58In France, the socially insured have been exonerated from co-payments for certain pathologies (long-term affections, Affections de Long-Durée, ALD) for several decades. However, in the last 20 years, this instrument has proved to be insufficient to cover the increase in patients’ out-ofpocket expenses for treatment. This was the principal reason for the establishment of “universal health care coverage” (couverture maladie universelle, CMU) in 2000. This system offers two types of coverage: the first provides access to mandatory health insurance for those who are no longer entitled to it (150,000 beneficiaries); the second offers complementary health insurance for six million beneficiaries who are not able to pay for complementary protection, which has become indispensable (Volovitch 1992). The CMU beneficiary has nothing to pay, as the “third-party payer” (direct payment by insurers) system is systematically applied. Fee agreements are notably negotiated for dental and optical prostheses.
59In short, the CMU restores the right to free health care when a household’s or individual’s income is inferior to a ceiling that has been determined according to regulations. It reintroduces the cost sharing principle insofar as the funding of complementary insurance is principally borne by those who have complementary coverage, i.e. over 80% of the population.
60This recent compromise within French society could doubtless be negotiated thanks to the introduction of a new article (Article 21) into French labour regulations. This stipulates that: “In a company, when employees are not covered by a branch agreement or a company agreement defining the workings of a provident health care regime, the employer is bound to engage in negotiations on this theme each year.” This text does not only open the way for the development of collective complementary insurance providers, it also institutionalises them. This is of unquestionable advantage to the insurers and provident institutions occupying a dominant position in this complementary insurance market segment (group). Conversely, the legal incitement to make collective contracts could have repercussions on the volume of individual contracts insofar as some employees will no longer need to keep personal complementary coverage.

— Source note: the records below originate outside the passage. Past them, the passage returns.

`src/rtl/dma_sem_runctl.sv`:
```
module dma_sem_runctl #(
  parameter int SEM_W  = 8,
  parameter int ADDR_W = 32
) (
  input  logic              clk,
  input  logic              rst_n,
  input  logic              inc_valid,
  input  logic [SEM_W-1:0]  inc_amt,
  input  logic              chan_reset,
  input  logic              clr_cmpl,
  input  logic              clr_err,
  input  logic [ADDR_W-1:0] nxt_addr,
  input  logic              cmd_done,
  input  logic              cmd_dec,
  input  logic              cmd_irq_en,
  input  logic              cmd_hot,
  input  logic              term_in,
  output logic              run,
  output logic [SEM_W-1:0]  sem_count,
  output logic              fetch_req,
  output logic [ADDR_W-1:0] fetch_addr,
  output logic              desc_stop,
  output logic              irq_cmpl,
  output logic              irq_err
);

  localparam int WIDE_W = SEM_W + 2;
  localparam logic [WIDE_W-1:0] SEM_MAX = WIDE_W'((1 << SEM_W) - 1);

  typedef enum logic [1:0] {ST_IDLE, ST_RUN, ST_HALT} ch_state_e;

  ch_state_e state_q, state_d;
  logic [SEM_W-1:0] sem_q;
  logic [SEM_W-1:0] sem_d;
  logic [WIDE_W-1:0] sem_wide;

  wire running   = (state_q == ST_RUN);
  wire term_hit  = running && term_in && cmd_hot;
  wire done_ok   = running && cmd_done && !term_hit;
  wire dec_now   = done_ok && cmd_dec;
  wire cmpl_set  = done_ok && cmd_irq_en;

  assign sem_wide = {2'b00, sem_q}
                  + (inc_valid ? {2'b00, inc_amt} : '0)
                  - {{(WIDE_W-1){1'b0}}, dec_now};
  assign sem_d = (sem_wide > SEM_MAX) ? SEM_MAX[SEM_W-1:0] : sem_wide[SEM_W-1:0];

  always_comb begin
    state_d = state_q;
    unique case (state_q)
      ST_IDLE: if (sem_d != '0) state_d = ST_RUN;
      ST_RUN: begin
        if (term_hit)          state_d = ST_HALT;
        else if (sem_d == '0)  state_d = ST_IDLE;
      end
      ST_HALT: state_d = ST_HALT;
      default: state_d = ST_IDLE;
    endcase
    if (chan_reset) state_d = ST_IDLE;
  end

  always_ff @(posedge clk or negedge rst_n) begin
    if (!rst_n) begin
      state_q    <= ST_IDLE;
      sem_q      <= '0;
      fetch_req  <= 1'b0;
      fetch_addr <= '0;
      desc_stop  <= 1'b0;
      irq_cmpl   <= 1'b0;
      irq_err    <= 1'b0;
    end else begin
      state_q   <= state_d;
      sem_q     <= chan_reset ? '0 : sem_d;
      fetch_req <= !chan_reset && (state_q == ST_IDLE) && (sem_d != '0);
      if (!chan_reset && (state_q == ST_IDLE) && (sem_d != '0))
        fetch_addr <= nxt_addr;
      desc_stop <= term_hit && !chan_reset;
      if (cmpl_set)      irq_cmpl <= 1'b1;
      else if (clr_cmpl) irq_cmpl <= 1'b0;
      if (chan_reset)    irq_err <= 1'b0;
      else if (term_hit) irq_err <= 1'b1;
      else if (clr_err)  irq_err <= 1'b0;
    end
  end

  assign run       = running;
  assign sem_count = sem_q;

  assert_run_nonzero_R5: assert property (@(posedge clk) disable iff (!rst_n)
    running |-> (sem_q != '0));

  assert_no_wrap_R2: assert property (@(posedge clk) disable iff (!rst_n)
    (sem_q == SEM_MAX[SEM_W-1:0] && inc_valid && !dec_now && !chan_reset)
      |=> (sem_q == SEM_MAX[SEM_W-1:0]));

  assert_fetch_single_R6: assert property (@(posedge clk) disable iff (!rst_n)
    fetch_req |=> !fetch_req);

  assert_fetch_runs_R6: assert property (@(posedge clk) disable iff (!rst_n)
    fetch_req |-> running);

  assert_halt_quiet_R9: assert property (@(posedge clk) disable iff (!rst_n)
    (state_q == ST_HALT) |-> (!fetch_req && !run));

  assert_chan_reset_R10: assert property (@(posedge clk) disable iff (!rst_n)
    chan_reset |=> (sem_q == '0 && !irq_err && !running));

  assert_term_err_R8: assert property (@(posedge clk) disable iff (!rst_n)
    (term_hit && !chan_reset) |=> (irq_err && desc_stop));

endmodule

```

61These social adjustment mechanisms allow us to understand the architecture of health care coverage, which is progressively structuring itself according to the “three-pillar theory”: the first is constituted by compulsory social insurance, the second by collective complementary coverage and the third by personal insurance encouraged by aversion to risk. The obstacle that could have been represented by the low-income categories of the population to the application of this architecture has been lifted in France with the establishment of the CMU.
62This “pillarisation” of health care protection is a compromise between the different players and, principally, public authorities, social partners, administrators in the sectors of compulsory and complementary health care insurance, and health care professionals. Policymakers can guarantee the maintenance of social coverage while adjusting it according to budgetary needs without the fear of raising strong protests, because the other pillars are in a position to absorb part of the growth in expenditure and the remaining costs. Employers have less risk of seeing their social health care contributions increase. They can also use the leverage provided by a group insurance contract to set the rates of their complementary insurance contributions, while benefiting from an instrument for managing human resources. The insurers can hope to reinforce their positions in this market and can pursue the experiments they have implemented to increase their knowledge of this sector.

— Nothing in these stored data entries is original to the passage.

[src/rtl/dly_tap_seq.sv]
module dly_tap_seq
  import dts_pkg::*;
#(
  parameter int TAP_W     = 9,
  parameter int REQ_W     = 10,
  parameter int SETTLE    = 10,
  parameter int ALIGN_OFS = 40,
  parameter bit RX_SIDE   = 1'b1
) (
  input  logic             clk,
  input  logic             rst,
  input  logic             cal_rdy_i,
  input  logic             req_i,
  input  logic [REQ_W-1:0] req_tap_i,
  input  logic [TAP_W-1:0] tap_rb_i,
  output logic [TAP_W-1:0] tap_o,
  output logic             load_o,
  output logic             ce_o,
  output logic             vtc_en_o,
  output logic             busy_o,
  output logic             done_o,
  output logic             mismatch_o
);
  seq_st_e state_q, state_d;

  logic             start;
  logic             pend_v;
  logic [REQ_W-1:0] pend_val;
  logic [REQ_W-1:0] start_raw;
  logic [TAP_W-1:0] start_tap;
  logic [TAP_W-1:0] target_q;
  logic             tmr_hit;
  logic             tmr_en;
  logic             tmr_clr;

  // held request has priority; a fresh one arriving with it goes to the slot
  assign start_raw = pend_v ? pend_val : req_tap_i;

  dts_pend_slot #(.REQ_W(REQ_W)) u_pend (
    .clk     (clk),
    .rst     (rst),
    .set_i   (req_i && ((state_q != ST_IDLE) || pend_v)),
    .val_i   (req_tap_i),
    .take_i  (start && pend_v),
    .valid_o (pend_v),
    .val_o   (pend_val)
  );

  dts_tap_comp #(
    .REQ_W   (REQ_W),
    .TAP_W   (TAP_W),
    .OFS     (ALIGN_OFS),
    .RX_SIDE (RX_SIDE)
  ) u_comp (
    .raw_i (start_raw),
    .tap_o (start_tap)
  );

  assign tmr_en  = (state_q == ST_FREEZE) || (state_q == ST_HOLD);
  assign tmr_clr = (state_d != state_q);

  dts_settle_timer #(.LIMIT(SETTLE)) u_tmr (
    .clk   (clk),
    .rst   (rst),
    .clr_i (tmr_clr),
    .en_i  (tmr_en),
    .hit_o (tmr_hit)
  );

  always_comb begin
    state_d = state_q;
    start   = 1'b0;
    case (state_q)
      ST_IDLE: begin
        if (pend_v || req_i) begin
          state_d = ST_WAIT_RDY;
          start   = 1'b1;
        end
      end
      ST_WAIT_RDY: if (cal_rdy_i) state_d = ST_FREEZE;
      ST_FREEZE:   if (tmr_hit)   state_d = ST_PRESENT;
      ST_PRESENT:  state_d = ST_LOAD_SEL;
      ST_LOAD_SEL: state_d = ST_LOAD_ACT;
      ST_LOAD_ACT: state_d = ST_HOLD;
      ST_HOLD:     if (tmr_hit)   state_d = ST_DONE;
      ST_DONE:     state_d = ST_IDLE;
      default:     state_d = ST_IDLE;
    endcase
  end

  always_ff @(posedge clk) begin
    if (rst) begin
      state_q  <= ST_IDLE;
      target_q <= '0;
    end else begin
      state_q <= state_d;
      if (start) target_q <= start_tap;
    end
  end

  // outputs registered from the next state so they line up with state_q
  always_ff @(posedge clk) begin
    if (rst) begin
      tap_o      <= '0;
      load_o     <= 1'b0;
      ce_o       <= 1'b0;
      vtc_en_o   <= 1'b1;
      busy_o     <= 1'b0;
      done_o     <= 1'b0;
      mismatch_o <= 1'b0;
    end else begin
      load_o   <= (state_d == ST_LOAD_SEL) || (state_d == ST_LOAD_ACT);
      ce_o     <= (state_d == ST_LOAD_ACT);
      vtc_en_o <= (state_d == ST_IDLE) || (state_d == ST_WAIT_RDY) || (state_d == ST_DONE);
      busy_o   <= !((state_d == ST_IDLE) || (state_d == ST_DONE));
      done_o   <= (state_d == ST_DONE);
      if ((state_d == ST_PRESENT) && (state_q != ST_PRESENT))
        tap_o <= target_q;
      if ((state_d == ST_DONE) && (state_q != ST_DONE))
        mismatch_o <= (tap_rb_i != target_q);
    end
  end
endmodule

In this scenario, the socially insured whose living conditions are superior to those benefiting from the CMU (France) or the MAF (Belgium) will lose out because the health care insurance systems are becoming increasingly fragmented and they always end up footing the bill of the increase in costs. “Positive” selectivity (measures of protection in favour of disadvantaged categories through the CMU and the MAF) favours coverage by social insurance and the recourse to complementary insurance.
This scenario is currently taking hold in the Netherlands with the reform that was implemented 1 January 2006, and in Germany since the introduction of patient co-payments in 2004, while the national health services are also adopting this approach to the transformation of health care protection and its financing methods.
■ Conclusion
63Health care insurance systems were originally governed by public norms imposed on everyone. These resulted in a social compromise between the
64systems’ principal financers, in order to demarcate the contribution effort and define the field of social coverage. It then became necessary to implement labour agreement mechanisms establishing the health care providers’ commitments regarding rates. Health care providers played an increasingly decisive role in the administration of health care systems, to the point that this labour agreement regulation became its keystone. Nevertheless, existing structures do not always seem to be able to attain the allotted objectives in terms of controlling health care expenditure. The increasingly pronounced use of competitive practices doubtless constitute one of the principal causes, especially given public policy administrators’ weakness in implementing tools to regulate the medical technology market, the heavy concentration of production of medical goods, the increasing scarcity of certain health care professionals, the emergence of centres of excellence, and so on.
65The interdependent structure of health care insurance systems is today faced with the pervasion of the health care sector with market principles, resulting from the worldwide influence of liberalism and economic constraints imposed on social policies.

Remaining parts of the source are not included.